▶ _Saved entries_:
:::::
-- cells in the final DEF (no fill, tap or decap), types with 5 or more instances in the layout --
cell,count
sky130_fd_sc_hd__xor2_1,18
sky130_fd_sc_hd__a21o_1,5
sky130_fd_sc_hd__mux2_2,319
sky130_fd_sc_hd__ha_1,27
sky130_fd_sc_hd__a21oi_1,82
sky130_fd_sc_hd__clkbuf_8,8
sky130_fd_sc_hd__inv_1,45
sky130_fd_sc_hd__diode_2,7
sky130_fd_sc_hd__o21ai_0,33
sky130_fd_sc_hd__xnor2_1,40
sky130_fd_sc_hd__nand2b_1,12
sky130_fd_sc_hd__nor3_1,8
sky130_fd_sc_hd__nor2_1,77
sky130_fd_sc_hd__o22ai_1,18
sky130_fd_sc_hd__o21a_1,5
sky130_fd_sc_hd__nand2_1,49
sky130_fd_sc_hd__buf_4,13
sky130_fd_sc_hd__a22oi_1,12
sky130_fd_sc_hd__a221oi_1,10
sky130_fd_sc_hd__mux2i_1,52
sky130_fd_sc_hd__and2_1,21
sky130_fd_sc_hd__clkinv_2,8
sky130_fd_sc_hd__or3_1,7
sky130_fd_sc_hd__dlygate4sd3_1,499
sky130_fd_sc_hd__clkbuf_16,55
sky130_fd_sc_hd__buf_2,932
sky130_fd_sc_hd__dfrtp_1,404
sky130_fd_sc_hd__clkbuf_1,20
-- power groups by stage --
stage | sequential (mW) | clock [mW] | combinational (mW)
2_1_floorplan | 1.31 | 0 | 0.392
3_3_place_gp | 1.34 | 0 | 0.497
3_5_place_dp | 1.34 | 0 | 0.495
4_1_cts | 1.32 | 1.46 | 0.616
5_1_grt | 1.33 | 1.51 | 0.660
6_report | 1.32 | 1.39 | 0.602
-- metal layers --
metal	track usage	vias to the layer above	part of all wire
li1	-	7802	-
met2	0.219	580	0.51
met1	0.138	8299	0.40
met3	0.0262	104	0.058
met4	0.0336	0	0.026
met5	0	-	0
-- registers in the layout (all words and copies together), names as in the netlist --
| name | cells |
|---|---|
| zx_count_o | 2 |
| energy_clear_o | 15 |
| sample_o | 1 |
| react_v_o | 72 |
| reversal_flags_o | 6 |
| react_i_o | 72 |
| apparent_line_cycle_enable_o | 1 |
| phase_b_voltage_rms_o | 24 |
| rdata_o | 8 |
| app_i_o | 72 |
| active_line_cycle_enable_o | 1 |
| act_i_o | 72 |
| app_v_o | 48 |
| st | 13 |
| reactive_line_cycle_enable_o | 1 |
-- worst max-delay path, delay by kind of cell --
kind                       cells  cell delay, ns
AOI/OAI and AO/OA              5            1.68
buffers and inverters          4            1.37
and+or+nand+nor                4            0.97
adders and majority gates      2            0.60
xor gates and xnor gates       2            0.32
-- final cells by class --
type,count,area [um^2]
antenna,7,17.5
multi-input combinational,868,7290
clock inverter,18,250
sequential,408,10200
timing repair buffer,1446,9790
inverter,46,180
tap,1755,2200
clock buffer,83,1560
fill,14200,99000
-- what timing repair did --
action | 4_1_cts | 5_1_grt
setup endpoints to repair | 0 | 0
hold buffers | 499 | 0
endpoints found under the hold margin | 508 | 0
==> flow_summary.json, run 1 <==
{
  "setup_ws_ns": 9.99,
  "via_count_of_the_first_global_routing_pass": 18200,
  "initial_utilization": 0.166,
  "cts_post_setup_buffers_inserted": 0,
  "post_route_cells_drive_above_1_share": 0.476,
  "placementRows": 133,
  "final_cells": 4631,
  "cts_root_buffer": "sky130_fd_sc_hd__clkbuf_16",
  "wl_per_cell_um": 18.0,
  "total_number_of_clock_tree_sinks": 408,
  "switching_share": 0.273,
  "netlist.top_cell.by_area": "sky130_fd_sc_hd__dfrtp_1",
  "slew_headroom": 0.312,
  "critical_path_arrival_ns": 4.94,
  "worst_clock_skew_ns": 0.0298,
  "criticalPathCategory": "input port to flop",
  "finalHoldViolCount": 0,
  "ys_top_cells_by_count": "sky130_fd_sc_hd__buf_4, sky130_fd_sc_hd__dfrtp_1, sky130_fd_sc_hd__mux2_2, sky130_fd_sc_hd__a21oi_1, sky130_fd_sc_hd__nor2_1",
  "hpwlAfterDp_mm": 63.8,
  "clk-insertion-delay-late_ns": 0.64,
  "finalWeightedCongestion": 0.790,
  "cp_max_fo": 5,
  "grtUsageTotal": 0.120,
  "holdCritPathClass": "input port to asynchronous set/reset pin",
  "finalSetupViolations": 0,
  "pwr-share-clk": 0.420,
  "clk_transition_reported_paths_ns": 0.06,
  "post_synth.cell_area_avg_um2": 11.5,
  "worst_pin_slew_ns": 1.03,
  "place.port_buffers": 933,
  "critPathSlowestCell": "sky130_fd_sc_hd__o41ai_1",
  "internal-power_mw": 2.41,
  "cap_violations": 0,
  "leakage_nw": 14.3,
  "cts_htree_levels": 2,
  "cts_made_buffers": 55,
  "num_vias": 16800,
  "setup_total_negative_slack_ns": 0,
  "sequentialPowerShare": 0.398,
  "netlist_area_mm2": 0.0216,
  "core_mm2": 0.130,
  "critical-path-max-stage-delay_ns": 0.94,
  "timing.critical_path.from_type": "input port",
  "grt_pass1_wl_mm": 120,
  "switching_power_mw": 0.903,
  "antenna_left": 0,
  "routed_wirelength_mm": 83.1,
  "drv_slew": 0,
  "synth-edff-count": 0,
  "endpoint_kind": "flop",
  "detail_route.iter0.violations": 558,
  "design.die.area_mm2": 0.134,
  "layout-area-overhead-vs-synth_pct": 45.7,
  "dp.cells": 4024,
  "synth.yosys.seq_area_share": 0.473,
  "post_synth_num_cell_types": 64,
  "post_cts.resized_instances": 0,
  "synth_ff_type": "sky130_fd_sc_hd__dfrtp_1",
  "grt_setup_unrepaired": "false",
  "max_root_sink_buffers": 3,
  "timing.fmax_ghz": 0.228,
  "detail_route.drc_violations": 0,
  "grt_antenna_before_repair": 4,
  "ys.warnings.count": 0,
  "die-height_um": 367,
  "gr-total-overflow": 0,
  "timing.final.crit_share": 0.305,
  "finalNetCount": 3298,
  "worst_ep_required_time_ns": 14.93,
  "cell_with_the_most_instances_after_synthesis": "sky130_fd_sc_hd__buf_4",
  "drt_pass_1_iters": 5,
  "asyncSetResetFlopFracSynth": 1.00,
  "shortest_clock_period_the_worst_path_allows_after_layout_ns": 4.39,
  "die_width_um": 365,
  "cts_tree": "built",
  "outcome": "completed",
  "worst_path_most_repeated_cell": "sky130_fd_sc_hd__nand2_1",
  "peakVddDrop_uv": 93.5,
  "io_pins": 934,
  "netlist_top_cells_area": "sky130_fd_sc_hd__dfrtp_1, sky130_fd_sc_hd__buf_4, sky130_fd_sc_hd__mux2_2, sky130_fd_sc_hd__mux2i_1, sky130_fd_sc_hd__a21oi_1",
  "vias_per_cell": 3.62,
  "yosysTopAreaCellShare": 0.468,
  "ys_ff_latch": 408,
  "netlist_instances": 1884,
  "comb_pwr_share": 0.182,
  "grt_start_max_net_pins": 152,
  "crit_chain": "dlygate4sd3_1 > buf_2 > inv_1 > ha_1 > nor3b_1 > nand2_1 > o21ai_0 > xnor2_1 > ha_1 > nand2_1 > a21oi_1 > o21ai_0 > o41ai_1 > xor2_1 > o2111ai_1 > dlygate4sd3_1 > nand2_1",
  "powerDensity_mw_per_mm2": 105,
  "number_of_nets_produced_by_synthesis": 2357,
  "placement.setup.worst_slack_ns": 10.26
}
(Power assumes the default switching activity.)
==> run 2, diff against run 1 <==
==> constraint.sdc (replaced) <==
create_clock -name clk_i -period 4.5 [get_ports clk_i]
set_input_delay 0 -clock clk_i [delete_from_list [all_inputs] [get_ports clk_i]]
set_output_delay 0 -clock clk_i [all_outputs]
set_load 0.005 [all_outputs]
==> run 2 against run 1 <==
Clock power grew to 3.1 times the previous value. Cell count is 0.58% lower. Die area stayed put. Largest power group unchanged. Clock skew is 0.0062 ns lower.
:::::
▶ _Requirement_: Look above for the line holding "-- power groups", then set down exactly that line and every line after it up to and including the line holding "energy_clear_o | 15 |", with nothing else.

▶ _Exercise result_:
-- power groups by stage --
stage | sequential (mW) | clock [mW] | combinational (mW)
2_1_floorplan | 1.31 | 0 | 0.392
3_3_place_gp | 1.34 | 0 | 0.497
3_5_place_dp | 1.34 | 0 | 0.495
4_1_cts | 1.32 | 1.46 | 0.616
5_1_grt | 1.33 | 1.51 | 0.660
6_report | 1.32 | 1.39 | 0.602
-- metal layers --
metal	track usage	vias to the layer above	part of all wire
li1	-	7802	-
met2	0.219	580	0.51
met1	0.138	8299	0.40
met3	0.0262	104	0.058
met4	0.0336	0	0.026
met5	0	-	0
-- registers in the layout (all words and copies together), names as in the netlist --
| name | cells |
|---|---|
| zx_count_o | 2 |
| energy_clear_o | 15 |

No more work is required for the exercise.